HEPD-02 will be the first spaceborne instrument using Monolithic Active Pixels (MAPS) in place of micro-strips detectors;
the tracker is composed of 150 CMOS 180 nm sensors, based on the development carried out for the ALICE ITK-2 at CERN.
The stringent requirement in term of power budget and computational power available on a satellite required the development of a custom readout system implementing a sparsified readout architecture implemented on a single low-power FPGA.
Summary (500 words)
The Low Earth Orbit (LEO) is an interesting location to observe charged particles either of cosmic origin or generated in the atmosphere and trapped in the Earth Magnetic field.

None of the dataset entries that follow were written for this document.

--- src/flat_wrapper.sv ---
// flat-port wrapper written by rule: the top's interface ports become plain ports
module core_control_flat import core_pkg::*, io_pkg::*;
  (clock, arst_n, run, done, fetch_address, instruction, opcode, immediate, ctrl_read_addr_a, ctrl_read_addr_b, ctrl_write_enable, ctrl_write_address, ctrl_busy);
  rf_if ctrl_i ();
  input  logic clock;
  input  logic arst_n;
  input  logic run;
  output logic done;
  output pc_t fetch_address;
  input  instr_t instruction;
  output opcode_t opcode;
  output imm_t immediate;
  output wire logic [$bits(ctrl_i.read_addr_a)-1:0] ctrl_read_addr_a;
  output wire logic [$bits(ctrl_i.read_addr_b)-1:0] ctrl_read_addr_b;
  output wire logic [$bits(ctrl_i.write_enable)-1:0] ctrl_write_enable;
  output wire logic [$bits(ctrl_i.write_address)-1:0] ctrl_write_address;
  output wire logic [$bits(ctrl_i.busy)-1:0] ctrl_busy;
  assign ctrl_read_addr_a = ctrl_i.read_addr_a;
  assign ctrl_read_addr_b = ctrl_i.read_addr_b;
  assign ctrl_write_enable = ctrl_i.write_enable;
  assign ctrl_write_address = ctrl_i.write_address;
  assign ctrl_busy = ctrl_i.busy;
  core_control u_core (.clock(clock), .arst_n(arst_n), .run(run), .done(done), .ctrl(ctrl_i), .fetch_address(fetch_address), .instruction(instruction), .opcode(opcode), .immediate(immediate));
endmodule
===== src/ram_port_if.sv =====
// Controller to RAM port
`timescale 1ns/1ps

interface ram_port_if;
    import mem_pkg::*;

    // Binary word index, decoded outside the RAM
    mem_addr_t addr;
    logic      en;
    logic      wr;
    mem_data_t bit_we;
    mem_data_t din;
    // Combinational read data
    mem_data_t dout;

    modport controller (
        output addr,
        output en,
        output wr,
        output bit_we,
        output din,
        input  dout
    );

    modport ram (
        input  en,
        input  wr,
        input  bit_we,
        input  din,
        output dout
    );

endinterface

Depending on the orbit inclination and the observed energy range, detectors flying in the Low Earth Orbits are currently performing a large set of measurements in the fields of astroparticle physics and the space weather, and more ambitious and specialized missions are constantly planned.

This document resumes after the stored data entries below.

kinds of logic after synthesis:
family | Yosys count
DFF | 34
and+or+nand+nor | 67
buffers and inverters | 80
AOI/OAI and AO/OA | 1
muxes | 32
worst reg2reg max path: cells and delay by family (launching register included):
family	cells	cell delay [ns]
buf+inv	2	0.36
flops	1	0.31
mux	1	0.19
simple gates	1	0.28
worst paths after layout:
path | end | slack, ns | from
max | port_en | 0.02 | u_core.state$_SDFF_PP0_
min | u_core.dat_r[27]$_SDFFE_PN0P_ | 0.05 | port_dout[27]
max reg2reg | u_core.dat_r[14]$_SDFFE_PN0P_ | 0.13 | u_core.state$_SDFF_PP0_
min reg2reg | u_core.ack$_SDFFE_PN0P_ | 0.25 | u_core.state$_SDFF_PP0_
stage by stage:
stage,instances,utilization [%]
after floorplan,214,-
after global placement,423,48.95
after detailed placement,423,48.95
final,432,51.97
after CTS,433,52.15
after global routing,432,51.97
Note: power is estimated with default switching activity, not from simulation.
File: config.mk
export PLATFORM = sky130hd
export DESIGN_NAME = VideoTxCsr
export DESIGN_NICKNAME = d
export VERILOG_FILES = /design/src/hdl/CsrMapPkg.sv /design/src/hdl/VideoCtrlPkg.sv /design/src/hdl/CsrAdrsDecode.sv /design/src/hdl/DmaCsrRegs.sv /design/src/hdl/VideoCsrRegs.sv /design/src/hdl/CsrReadMux.sv /design/src/hdl/VideoTxCsr.sv
export VERILOG_INCLUDE_DIRS = /design/src /design/src/hdl
export SDC_FILE = /design/constraint.sdc
export NUM_CORES = 1
export LEC_CHECK = 0
export BUFFER_PORTS_ARGS = -buffer_cell sky130_fd_sc_hd__buf_2
export CORE_AREA = 2 2 143 145
export CTS_CLUSTER_SIZE = 10
export DETAILED_ROUTE_END_ITERATION = 8
export DIE_AREA = 0 0 145 147
export PLACE_DENSITY = 0.68
export SLEW_MARGIN = 10
export SYNTH_ARGS = -nofsm -noshare
export SYNTH_HDL_FRONTEND = slang
export SYNTH_SLANG_ARGS = --single-unit
File: constraint.sdc
create_clock -name iSCLK -period 2.6 [get_ports iSCLK]
set_input_delay 0.26 -clock iSCLK [delete_from_list [all_inputs] [get_ports iSCLK]]
set_output_delay 0.26 -clock iSCLK [all_outputs]
set_load 0.01 [all_outputs]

This generates a demand for lightweight detectors suitable for space missions hosted on satellites, with their tight limits in terms of mass, power and data budgets and no possibility of servicing the hardware once deployed.
The High Energy Particle Detector (HEPD-02), part of the CSES-02 satellite, is a compact particle detector composed of a 3-layer pixel silicon tracker and a calorimetric system.
The main purpose of the CSES mission is to investigate the relatively new field of ``seismo-electromagnetics'', which consists in the study of a possible correlation of electromagnetic phenomena and particle fluxes with seismic events (the lithosphere-atmosphere-ionosphere-magnetosphere coupling).
CSES detectors are also capable of producing relevant data for space weather and cosmic rays research.
HEPD-02 is designed primarily to detect particles, mostly electrons and protons trapped in the magnetosphere, in the energy range from few MeV to several hundreds of MeV.
One of the HEPD-02 distinct features is the use of digital pixel silicon sensors for the tracking system.
HEPD-02 will be the first spaceborne instruments where Monolithic Active Pixels (MAPS) are used in place of the more traditional micro-strips detector technology.
In particular the tracker will be composed by 150 sensors fabricated in 180 nm CMOS technology, developed from the ALPIDE technology from the ALICE collaboration at the Large Hadron Collider.
The stringent requirement in terms of power budget and limited computational power available on a satellite required the development of a custom readout system implementing a sparsified readout architecture based on a single low-power FPGA.
A series of software procedures for calibration and testing, based on the experience from the ALICE experiment, have been developed to allow the test and characterisation of the tracker. Those procedures were then adapted to be executed entirely on a soft-processor implemented in the tracker readout FPGA, allowing their use after the deployment of the instrument.